»»

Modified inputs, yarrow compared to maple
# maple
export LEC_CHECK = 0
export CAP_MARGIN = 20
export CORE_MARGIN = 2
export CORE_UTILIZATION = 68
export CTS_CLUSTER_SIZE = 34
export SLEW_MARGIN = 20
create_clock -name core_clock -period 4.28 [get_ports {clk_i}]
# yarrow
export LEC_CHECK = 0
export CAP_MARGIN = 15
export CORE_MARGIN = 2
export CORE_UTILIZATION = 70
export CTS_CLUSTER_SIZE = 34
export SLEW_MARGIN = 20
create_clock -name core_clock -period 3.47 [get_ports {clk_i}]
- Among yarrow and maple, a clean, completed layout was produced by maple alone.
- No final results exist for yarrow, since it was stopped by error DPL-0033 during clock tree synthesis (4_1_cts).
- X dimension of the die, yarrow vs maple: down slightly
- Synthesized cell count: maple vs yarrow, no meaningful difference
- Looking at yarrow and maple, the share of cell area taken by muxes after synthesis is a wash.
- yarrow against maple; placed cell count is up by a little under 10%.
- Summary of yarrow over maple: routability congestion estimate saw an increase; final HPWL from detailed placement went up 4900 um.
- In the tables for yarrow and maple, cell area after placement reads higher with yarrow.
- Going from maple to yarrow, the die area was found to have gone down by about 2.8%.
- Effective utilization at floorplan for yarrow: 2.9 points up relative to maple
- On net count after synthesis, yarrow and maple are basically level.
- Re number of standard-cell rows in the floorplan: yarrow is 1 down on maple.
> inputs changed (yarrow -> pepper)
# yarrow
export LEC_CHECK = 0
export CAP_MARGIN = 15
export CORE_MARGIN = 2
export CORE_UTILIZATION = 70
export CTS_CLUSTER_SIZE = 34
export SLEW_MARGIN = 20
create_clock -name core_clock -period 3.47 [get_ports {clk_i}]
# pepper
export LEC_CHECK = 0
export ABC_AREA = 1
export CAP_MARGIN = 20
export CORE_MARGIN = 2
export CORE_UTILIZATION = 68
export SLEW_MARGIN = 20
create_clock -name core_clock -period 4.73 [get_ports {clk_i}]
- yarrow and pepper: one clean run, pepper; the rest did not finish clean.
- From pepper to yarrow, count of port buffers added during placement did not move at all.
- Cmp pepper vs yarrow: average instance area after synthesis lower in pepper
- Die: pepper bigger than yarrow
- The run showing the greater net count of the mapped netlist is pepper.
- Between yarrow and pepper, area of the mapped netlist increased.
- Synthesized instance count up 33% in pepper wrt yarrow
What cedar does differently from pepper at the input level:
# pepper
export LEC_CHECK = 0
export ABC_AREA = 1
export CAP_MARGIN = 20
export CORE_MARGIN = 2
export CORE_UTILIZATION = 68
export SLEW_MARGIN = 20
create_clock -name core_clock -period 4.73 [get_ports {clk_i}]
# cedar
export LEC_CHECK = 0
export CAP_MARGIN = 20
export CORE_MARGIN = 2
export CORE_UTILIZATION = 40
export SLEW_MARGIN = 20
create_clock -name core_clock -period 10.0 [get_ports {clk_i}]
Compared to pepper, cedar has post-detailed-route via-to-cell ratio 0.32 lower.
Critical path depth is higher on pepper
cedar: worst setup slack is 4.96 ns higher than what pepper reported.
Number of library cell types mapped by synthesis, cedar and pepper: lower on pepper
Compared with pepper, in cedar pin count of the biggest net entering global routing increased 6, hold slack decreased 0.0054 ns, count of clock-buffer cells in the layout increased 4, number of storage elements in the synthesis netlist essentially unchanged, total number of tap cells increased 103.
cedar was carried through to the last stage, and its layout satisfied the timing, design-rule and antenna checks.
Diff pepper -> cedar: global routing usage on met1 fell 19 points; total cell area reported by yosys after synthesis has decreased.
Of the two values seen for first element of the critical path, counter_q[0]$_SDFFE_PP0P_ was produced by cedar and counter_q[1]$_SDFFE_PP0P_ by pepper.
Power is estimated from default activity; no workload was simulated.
==> flow/design.v <==
module memory_controller( CLK_48MHZ,RESET,SRAM_STATUS,READ_CMD, GEIG_DATA, MAG_DATA
,READ_ADDRESS,READ_CHIP_SELECT,WRITE_ADDRESS,WRITE_CHIP_SELECT
,NEXT_READ,NEXT_WRITE,DATA_OUT,ADDRESS_OUT,CHIP_SELECT,CMD_OUT);
input CLK_48MHZ,RESET,SRAM_STATUS, READ_CMD;
input [79:0] GEIG_DATA;
input [79:0] MAG_DATA;
output [17:0] READ_ADDRESS;
output READ_CHIP_SELECT;
output [17:0] WRITE_ADDRESS;
output WRITE_CHIP_SELECT;
output NEXT_READ, NEXT_WRITE;
output [15:0] DATA_OUT;
output [17:0] ADDRESS_OUT;
output CHIP_SELECT;
output [1:0] CMD_OUT;
reg [79:0] geig_prev;
reg [79:0] geig_buffer;
parameter new_geig_cmd =2'b01;
parameter num_geig_cycles = 5;
reg [79:0] mag_prev;
reg [79:0] mag_buffer;
parameter new_mag_cmd =2'b10;
parameter num_mag_cycles = 5;
reg [79:0] data_buffer;
reg read_prev;
parameter new_read_cmd = 2'b11;
reg [7:0] schedule;
reg [2:0] num_cycles;
reg [2:0] write_count;
reg busy_hold;
reg next_write;
reg next_read;
reg [17:0] address_out;
reg chip_select;
reg [15:0] data_out;
reg [1:0] cmd_out;
assign NEXT_WRITE = next_write;
assign NEXT_READ = next_read;
assign CMD_OUT = cmd_out;
assign ADDRESS_OUT=address_out;
assign CHIP_SELECT=chip_select;
assign DATA_OUT = data_out;
reg [17:0] r_address;
reg r_chip_select;
reg [17:0] w_address;
reg w_chip_select;
assign READ_ADDRESS = r_address;
assign READ_CHIP_SELECT = r_chip_select;
assign WRITE_ADDRESS = w_address;
assign WRITE_CHIP_SELECT = w_chip_select;
always @(posedge CLK_48MHZ or negedge RESET)
begin
if (RESET==1'b0) begin
    schedule = 8'b00000000;
    busy_hold = 1'b0;
    write_count=4'b0000;
    next_write<=0;
    next_read<=0;
    cmd_out<=2'b00;
    num_cycles=0;
    address_out<=17'b0;
    chip_select<=1'b0;
    data_out<=0;
    mag_prev=80'b0;
    geig_prev=80'b0;
    geig_buffer=80'b0;
    mag_buffer=80'b0;
    data_buffer=80'b0;
    read_prev=1'b0;
    r_address<=18'b0;
    r_chip_select<=1'b0;
    w_address<=18'b0;
    w_chip_select<=1'b0;
end else begin
if (schedule[1:0] ==2'b00) begin
    schedule=schedule>>2;
end
if (geig_prev!=GEIG_DATA) begin
    geig_buffer = GEIG_DATA;
    geig_prev = GEIG_DATA;
    if (schedule[1:0] == 2'b00) begin
        schedule[1:0] = new_geig_cmd;
    end else if (schedule[3:2] ==2'b00) begin
        schedule[3:2] = new_geig_cmd;
    end else if (schedule[5:4] == 2'b00) begin
        schedule[5:4] = new_geig_cmd;
    end else begin
        schedule[7:6] = new_geig_cmd;
    end
end else begin
    geig_prev= GEIG_DATA;
end
if (mag_prev!=MAG_DATA) begin
    mag_buffer = MAG_DATA;
    mag_prev = MAG_DATA;
    if (schedule[1:0] == 2'b00) begin
        schedule[1:0] = new_mag_cmd;
    end else if (schedule[3:2] ==2'b00) begin
        schedule[3:2] = new_mag_cmd;
    end else if (schedule[5:4] == 2'b00) begin
        schedule[5:4] = new_mag_cmd;
    end else begin
        schedule[7:6] = new_mag_cmd;
    end
end else begin
    mag_prev=MAG_DATA;
end
if ((READ_CMD ==1'b1) && (read_prev ==1'b0) && (RESET==1'b1))begin
    read_prev=READ_CMD;
    if (schedule[1:0] == 2'b00) begin
        schedule[1:0] = new_read_cmd;
    end else if (schedule[3:2] ==2'b00) begin
        schedule[3:2] = new_read_cmd;
    end else if (schedule[5:4] == 2'b00) begin
        schedule[5:4] = new_read_cmd;
    end else begin
        schedule[7:6] = new_read_cmd;
    end
end else begin
    read_prev = READ_CMD;
end
if (((schedule[1:0] == new_geig_cmd) || (schedule[1:0] == new_mag_cmd)) && (RESET==1'b1)) begin
    if ((schedule[1:0] == new_geig_cmd) && (write_count==0)) begin
        num_cycles=num_geig_cycles;
        data_buffer[79:0] = geig_buffer;
    end else if ((schedule[1:0] == new_mag_cmd) && (write_count==0)) begin
        num_cycles = num_mag_cycles;
        data_buffer[79:0]=mag_buffer;
    end
    if (write_count<num_cycles) begin
        if ((busy_hold==1) && (SRAM_STATUS==1)) begin
            cmd_out<=2'b00;
        end
        if ((busy_hold==1'b1)&&(SRAM_STATUS==1'b0)) begin
            next_write<=1'b1;
            if (next_write==1'b0) begin
                if (w_address == 18'b111111111111111111) begin
                    w_address <= 18'b000000000000000000;
                    w_chip_select <= !w_chip_select;
                end else begin
                    w_address <= w_address+1;
                end
            end
            data_buffer = data_buffer >>16;
            busy_hold=1'b0;
            write_count=write_count+1;
        end else if ((SRAM_STATUS==1'b0) && (busy_hold==0)) begin
            next_write<=1'b0;
            cmd_out<=2'b10;
            address_out<=WRITE_ADDRESS;
            chip_select<=WRITE_CHIP_SELECT;
            data_out<=data_buffer[15:0];
            busy_hold=1'b1;
        end
    end else if (write_count==num_cycles) begin
        write_count=0;
        schedule=schedule>>2;
    end
end else if ((schedule[1:0]==new_read_cmd) && (RESET==1'b1)) begin
    if (READ_ADDRESS == WRITE_ADDRESS) begin 
        schedule=schedule>>2;
    end else begin
        if ((SRAM_STATUS==1'b1) && (busy_hold==1)) begin
            cmd_out<=2'b00;
        end    
        if ((SRAM_STATUS==1'b0) && (busy_hold==1)) begin
            next_read<=1'b1;
            if (next_read==1'b0) begin
                if (r_address == 18'b111111111111111111) begin
                    r_address <= 18'b000000000000000000;
                    r_chip_select <= !r_chip_select;
                end else begin
                    r_address <= r_address+1;
                end
            end
            busy_hold=0;
            schedule=schedule>>2;
        end else if ((SRAM_STATUS==1'b0) && (busy_hold==0)) begin
            next_read<=1'b0;
            cmd_out<=2'b01;
            address_out<=READ_ADDRESS;
            chip_select<=READ_CHIP_SELECT;
            busy_hold=1'b1;
        end
    end
end
end  
end
endmodule
Setup of oak:
// axis_gain_wrapper
module axis_gain_wrapper #(
    parameter integer C_S_AXI_DATA_WIDTH = 32,
    parameter integer C_S_AXI_ADDR_WIDTH = 4,
    parameter integer AUDIO_WIDTH        = 16,
    parameter integer GAIN_FBITS         = 12
)(
    input  wire aclk,
    input  wire aresetn,
    input  wire [31:0] s_axis_tdata,
    input  wire        s_axis_tlast,
    input  wire        s_axis_tvalid,
    output wire        s_axis_tready,
    output wire [31:0] m_axis_tdata,
    output wire        m_axis_tlast,
    output wire        m_axis_tvalid,
    input  wire        m_axis_tready,
    input  wire [C_S_AXI_ADDR_WIDTH-1:0] s_axi_awaddr,
    input  wire                          s_axi_awvalid,
    output reg                           s_axi_awready,
    input  wire [C_S_AXI_DATA_WIDTH-1:0] s_axi_wdata,
    input  wire [3:0]                    s_axi_wstrb,
    input  wire                          s_axi_wvalid,
    output reg                           s_axi_wready,
    output reg  [1:0]                    s_axi_bresp,
    output reg                           s_axi_bvalid,
    input  wire                          s_axi_bready,
    input  wire [C_S_AXI_ADDR_WIDTH-1:0] s_axi_araddr,
    input  wire                          s_axi_arvalid,
    output reg                           s_axi_arready,
    output reg  [C_S_AXI_DATA_WIDTH-1:0] s_axi_rdata,
    output reg  [1:0]                    s_axi_rresp,
    output reg                           s_axi_rvalid,
    input  wire                          s_axi_rready
);
==> flow/config.mk <==
export PLATFORM = sky130hd
export DESIGN_NAME = axis_gain_wrapper
export DESIGN_NICKNAME = axis_gain_wrapper
export VERILOG_FILES = /design/flow/design.v
export SDC_FILE = /design/flow/constraint.sdc
export NUM_CORES = 4
export LEC_CHECK = 0
export CAP_MARGIN = 30
export CORE_MARGIN = 2
export CORE_UTILIZATION = 70
export CTS_CLUSTER_DIAMETER = 167
export CTS_CLUSTER_SIZE = 14
export PLACE_DENSITY_LB_ADDON = 0.05
export SETUP_SLACK_MARGIN = -0.73
export SLEW_MARGIN = 20
export TNS_END_PERCENT = 95
==> flow/constraint.sdc <==
create_clock -name core_clock -period 8.77 [get_ports {aclk}]
set_input_delay 1.7540 -clock core_clock [delete_from_list [all_inputs] [get_ports {aclk}]]
set_output_delay 1.7540 -clock core_clock [all_outputs]
set_load 0.01 [all_outputs]
run.sh (not shown) runs the stock make flow with config.mk's settings and CLKGATE_MAP_FILE=.
> inputs changed (oak -> pine)
# oak
export LEC_CHECK = 0
export CAP_MARGIN = 30
export CORE_MARGIN = 2
export CORE_UTILIZATION = 70
export CTS_CLUSTER_DIAMETER = 167
export CTS_CLUSTER_SIZE = 14
export PLACE_DENSITY_LB_ADDON = 0.05
export SETUP_SLACK_MARGIN = -0.73
export SLEW_MARGIN = 20
export TNS_END_PERCENT = 95
create_clock -name core_clock -period 8.77 [get_ports {aclk}]
# pine
export LEC_CHECK = 0
export CAP_MARGIN = 20
export CORE_MARGIN = 2
export CORE_UTILIZATION = 58
export CTS_CLUSTER_SIZE = 14
export SLEW_MARGIN = 20
create_clock -name core_clock -period 4.91 [get_ports {aclk}]
Of oak and pine, only oak finishes the flow clean. Compared with oak, the detailed router inserted more vias in pine. Any difference in smallest hold slack between oak and pine is small enough to ignore. [compare] base=oak new=pine: placement-stage worst setup slack -3.09 ns; sequential cell power +76%. Compared pine vs oak, and share of the cycle needed by the critical path after routing is up in pine.
Inputs modified between pine and birch:
# pine
export LEC_CHECK = 0
export CAP_MARGIN = 20
export CORE_MARGIN = 2
export CORE_UTILIZATION = 58
export CTS_CLUSTER_SIZE = 14
export SLEW_MARGIN = 20
create_clock -name core_clock -period 4.91 [get_ports {aclk}]
# birch
export LEC_CHECK = 0
export CAP_MARGIN = 20
export CORE_MARGIN = 2
export CORE_UTILIZATION = 70
export CTS_CLUSTER_DIAMETER = 146
export CTS_CLUSTER_SIZE = 50
export SLEW_MARGIN = 20
create_clock -name core_clock -period 8.0 [get_ports {aclk}]
Results
Looking only at setup slack, and setting everything else aside, the higher value of birch and pine goes to birch.
Taking pine as the reference, in birch core outline area has decreased, routed wire length has decreased.
Comparing birch and pine, the higher global-route usage is on birch.
Between pine and birch, worst hold slack decreased.
birch ended up with a higher arrival time at the worst endpoint than pine did.
birch ran to completion and came out clean on the timing, design-rule and antenna checks.
What maple does differently from birch at the input level:
# birch
export LEC_CHECK = 0
export CAP_MARGIN = 20
export CORE_MARGIN = 2
export CORE_UTILIZATION = 70
export CTS_CLUSTER_DIAMETER = 146
export CTS_CLUSTER_SIZE = 50
export SLEW_MARGIN = 20
create_clock -name core_clock -period 8.0 [get_ports {aclk}]
# maple
export LEC_CHECK = 0
export ABC_AREA = 1
export CAP_MARGIN = 20
export CELL_PAD_IN_SITES_DETAIL_PLACEMENT = 2
export CORE_ASPECT_RATIO = 0.69
export CORE_MARGIN = 2
export CORE_UTILIZATION = 29
export GPL_TIMING_DRIVEN = 1
export HOLD_SLACK_MARGIN = -0.1
export MIN_ROUTING_LAYER = met2
export PLACE_DENSITY = 0.56
export SLEW_MARGIN = 25
export TNS_END_PERCENT = 30
create_clock -name core_clock -period 8.0 [get_ports {aclk}]
Results
maple: synthesized-area fraction occupied by xor and xnor cells lower than birch
Compared with birch, maple shows a higher chip area estimate from yosys synthesis.
maple vs birch — portion of netlist area occupied by mux cells dropped 1.3 points.
In the reports for maple and birch, the larger post-synthesis cell count from yosys belongs to maple.
Sort maple and birch by per-instance average area after synthesis asc -> top: maple
Die area on maple is up relative to birch.
birch reached the end of the flow, and the finished layout is clean on the timing, design-rule and antenna checks.
maple never completed; the flow aborted with a tool error in global routing.
In the reports for maple and birch, the larger synthesized area belongs to maple.
diff inputs: maple => cedar
# maple
export LEC_CHECK = 0
export ABC_AREA = 1
export CAP_MARGIN = 20
export CELL_PAD_IN_SITES_DETAIL_PLACEMENT = 2
export CORE_ASPECT_RATIO = 0.69
export CORE_MARGIN = 2
export CORE_UTILIZATION = 29
export GPL_TIMING_DRIVEN = 1
export HOLD_SLACK_MARGIN = -0.1
export MIN_ROUTING_LAYER = met2
export PLACE_DENSITY = 0.56
export SLEW_MARGIN = 25
export TNS_END_PERCENT = 30
create_clock -name core_clock -period 8.0 [get_ports {aclk}]
# cedar
export LEC_CHECK = 0
export CAP_MARGIN = 20
export CORE_MARGIN = 2
export CORE_UTILIZATION = 40
export GPL_TIMING_DRIVEN = 0
export SLEW_MARGIN = 20
export TNS_END_PERCENT = 25
create_clock -name core_clock -period 8.0 [get_ports {aclk}]
[summary]
cedar reached the end of the flow, and the finished layout is clean on the timing, design-rule and antenna checks. Taking cedar as 1.0, maple lands at 0.31 on total of cells resized after clock tree synthesis. On die area, maple loses to cedar. When cedar is set beside maple, its fraction of the mapped netlist area in compound gates turns out to be 3.7 points larger. The run showing the smaller placer congestion estimate is maple.

---

axis_gain_wrapper again, from the RTL that the note above started with.
Settings: LEC_CHECK=0, ABC_AREA=1, CAP_MARGIN=20, CORE_MARGIN=2, CORE_UTILIZATION=60, CTS_CLUSTER_DIAMETER=226, CTS_CLUSTER_SIZE=97, PLACE_DENSITY=0.4, SLEW_MARGIN=20, TNS_END_PERCENT=10; clock period 5.01 ns.
The first run finished but failed the layout checks on setup timing.
==> next run, changes <==
ABC_AREA = default   (was 1)
CORE_UTILIZATION = 40   (was 60)
CTS_CLUSTER_DIAMETER = default   (was 226)
CTS_CLUSTER_SIZE = default   (was 97)
PLACE_DENSITY = default   (was 0.4)
TNS_END_PERCENT = default   (was 10)
clock period = 7.82 ns   (was 5.01 ns; I/O delays follow)
Outcome:
- With this change the flow passed the timing, design-rule and antenna checks
- power drops by 61%
- synthesized area falls by 5.7%
- synthesized cell count came out lower by 20%
- sequential power decreases by 36%
- setup slack gains 1.6 ns
- flip-flop count is unchanged
- cell count drops by 13%
- wire length fell by 19%
- count of clock-buffer cells in the layout decreases by 1
- worst hold slack got worse by 0.0081 ns
- design area fell by 12%
==> next run, changes <==
CORE_UTILIZATION = 64   (was 40)
PLACE_DENSITY = 0.35   (was default)
clock period = 12.1 ns   (was 7.82 ns; I/O delays follow)
What happened: The new run finished clean. Clock power came out lower by well over a third. Total power came out lower by well over a third. Synthesized cell count stays the same. Via count came out lower slightly. First-iteration DRC count came out higher by about a fifth.
==> next run, changes <==
CORE_UTILIZATION = 57   (was 64)
PLACE_DENSITY = default   (was 0.35)
clock period = 4.34 ns   (was 12.1 ns; I/O delays follow)
After rerunning:
- The changed run completed, yet does not pass: setup timing
- worst hold slack gets better by 0.0035 ns
- sequential share of layout area is lower by 1.7 points
- final cell count is higher by about a fifth
- sequential power is higher to 2.8 times its value
- worst setup slack gets worse by 4.6 ns
- global-route usage is higher by 0.40 points
- non-clock buffer count is higher by 438

---

Starting RTL as in the previous note.
make LEC_CHECK=0 CAP_MARGIN=0 CELL_PAD_IN_SITES_DETAIL_PLACEMENT=1 CELL_PAD_IN_SITES_GLOBAL_PLACEMENT=3 CORE_ASPECT_RATIO=1.78 CORE_MARGIN=2 CORE_UTILIZATION=46 CTS_CLUSTER_DIAMETER=229 CTS_CLUSTER_SIZE=85 GPL_ROUTABILITY_DRIVEN=1 HOLD_SLACK_MARGIN=-0.05 MAX_ROUTING_LAYER=met5 PLACE_DENSITY=0.77 SETUP_SLACK_MARGIN=-0.73 SLEW_MARGIN=10 TNS_END_PERCENT=95 finish   # period 8.14 ns
The first run completed, yet does not pass: negative setup slack.
Edit:
==> flow/config.mk (replaced) <==
export PLATFORM = sky130hd
export DESIGN_NAME = axis_gain_wrapper
export DESIGN_NICKNAME = axis_gain_wrapper
export VERILOG_FILES = /design/flow/design.v
export SDC_FILE = /design/flow/constraint.sdc
export NUM_CORES = 4
export LEC_CHECK = 0
export CAP_MARGIN = 20
export CORE_MARGIN = 2
export CORE_UTILIZATION = 52
export CTS_CLUSTER_SIZE = 97
export SLEW_MARGIN = 20
==> flow/constraint.sdc (replaced) <==
create_clock -name core_clock -period 9.4 [get_ports {aclk}]
set_input_delay 1.8800 -clock core_clock [delete_from_list [all_inputs] [get_ports {aclk}]]
set_output_delay 1.8800 -clock core_clock [all_outputs]
set_load 0.01 [all_outputs]
Result:
- With this change the flow completed with no timing, DRC or antenna violations
- die size is lower by 11%
- cell area fell by 5.0%
- global-route usage falls by 2.0 points
- setup slack improves by 0.67 ns
- synthesized cell count stays the same
- clock skew stays flat
- hold slack barely changes
- non-clock buffer count shrinks by 165
- synthesized area stays the same
Edit:
--- a/flow/config.mk
+++ b/flow/config.mk
@@ -7,6 +7,10 @@
 export LEC_CHECK = 0
+export ABC_AREA = 1
 export CAP_MARGIN = 20
 export CORE_MARGIN = 2
-export CORE_UTILIZATION = 52
+export CORE_UTILIZATION = 65
+export CTS_CLUSTER_DIAMETER = 226
 export CTS_CLUSTER_SIZE = 97
+export SETUP_SLACK_MARGIN = 1.38
 export SLEW_MARGIN = 20
+export TNS_END_PERCENT = 5
==> flow/constraint.sdc (replaced) <==
create_clock -name core_clock -period 5.01 [get_ports {aclk}]
set_input_delay 1.0020 -clock core_clock [delete_from_list [all_inputs] [get_ports {aclk}]]
set_output_delay 1.0020 -clock core_clock [all_outputs]
set_load 0.01 [all_outputs]
Result:
- The changed run ran to the end with violations: negative setup slack
- final area increases by 21%
- clock skew is about the same
- non-clock buffer count is higher by 364
- wire length goes up by 29%
- worst setup slack is worse by 2.1 ns
- total power increases to 3.3 times its value
- register-to-register slack degrades by 3.4 ns
Edit:
--- a/flow/config.mk
+++ b/flow/config.mk
@@ -7,9 +7,7 @@
 export LEC_CHECK = 0
-export ABC_AREA = 1
 export CAP_MARGIN = 20
 export CORE_MARGIN = 2
-export CORE_UTILIZATION = 65
-export CTS_CLUSTER_DIAMETER = 226
-export CTS_CLUSTER_SIZE = 97
-export SETUP_SLACK_MARGIN = 1.38
+export CORE_UTILIZATION = 54
+export CTS_CLUSTER_DIAMETER = 216
+export CTS_CLUSTER_SIZE = 100
 export SLEW_MARGIN = 20
==> flow/constraint.sdc (replaced) <==
create_clock -name core_clock -period 8.0 [get_ports {aclk}]
set_input_delay 1.6000 -clock core_clock [delete_from_list [all_inputs] [get_ports {aclk}]]
set_output_delay 1.6000 -clock core_clock [all_outputs]
set_load 0.01 [all_outputs]
Outcome: With this change the flow finished with timing, DRC and antenna clean. Area after synthesis decreases by 5.7%. Wire length is lower by 22%. Synthesized cell count is lower by 20%. First-iteration DRC count came out lower by 57%. Via count came out lower by 23%. Cell area came out lower by 13%. Setup slack is better by 1.7 ns. Non-clock buffer count went down by 181.
Power is estimated from default activity; no workload was simulated.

««

_What needs to be done_
State how many lines of the entries above include the string "increased". The reply is that number alone.

_Task result_
2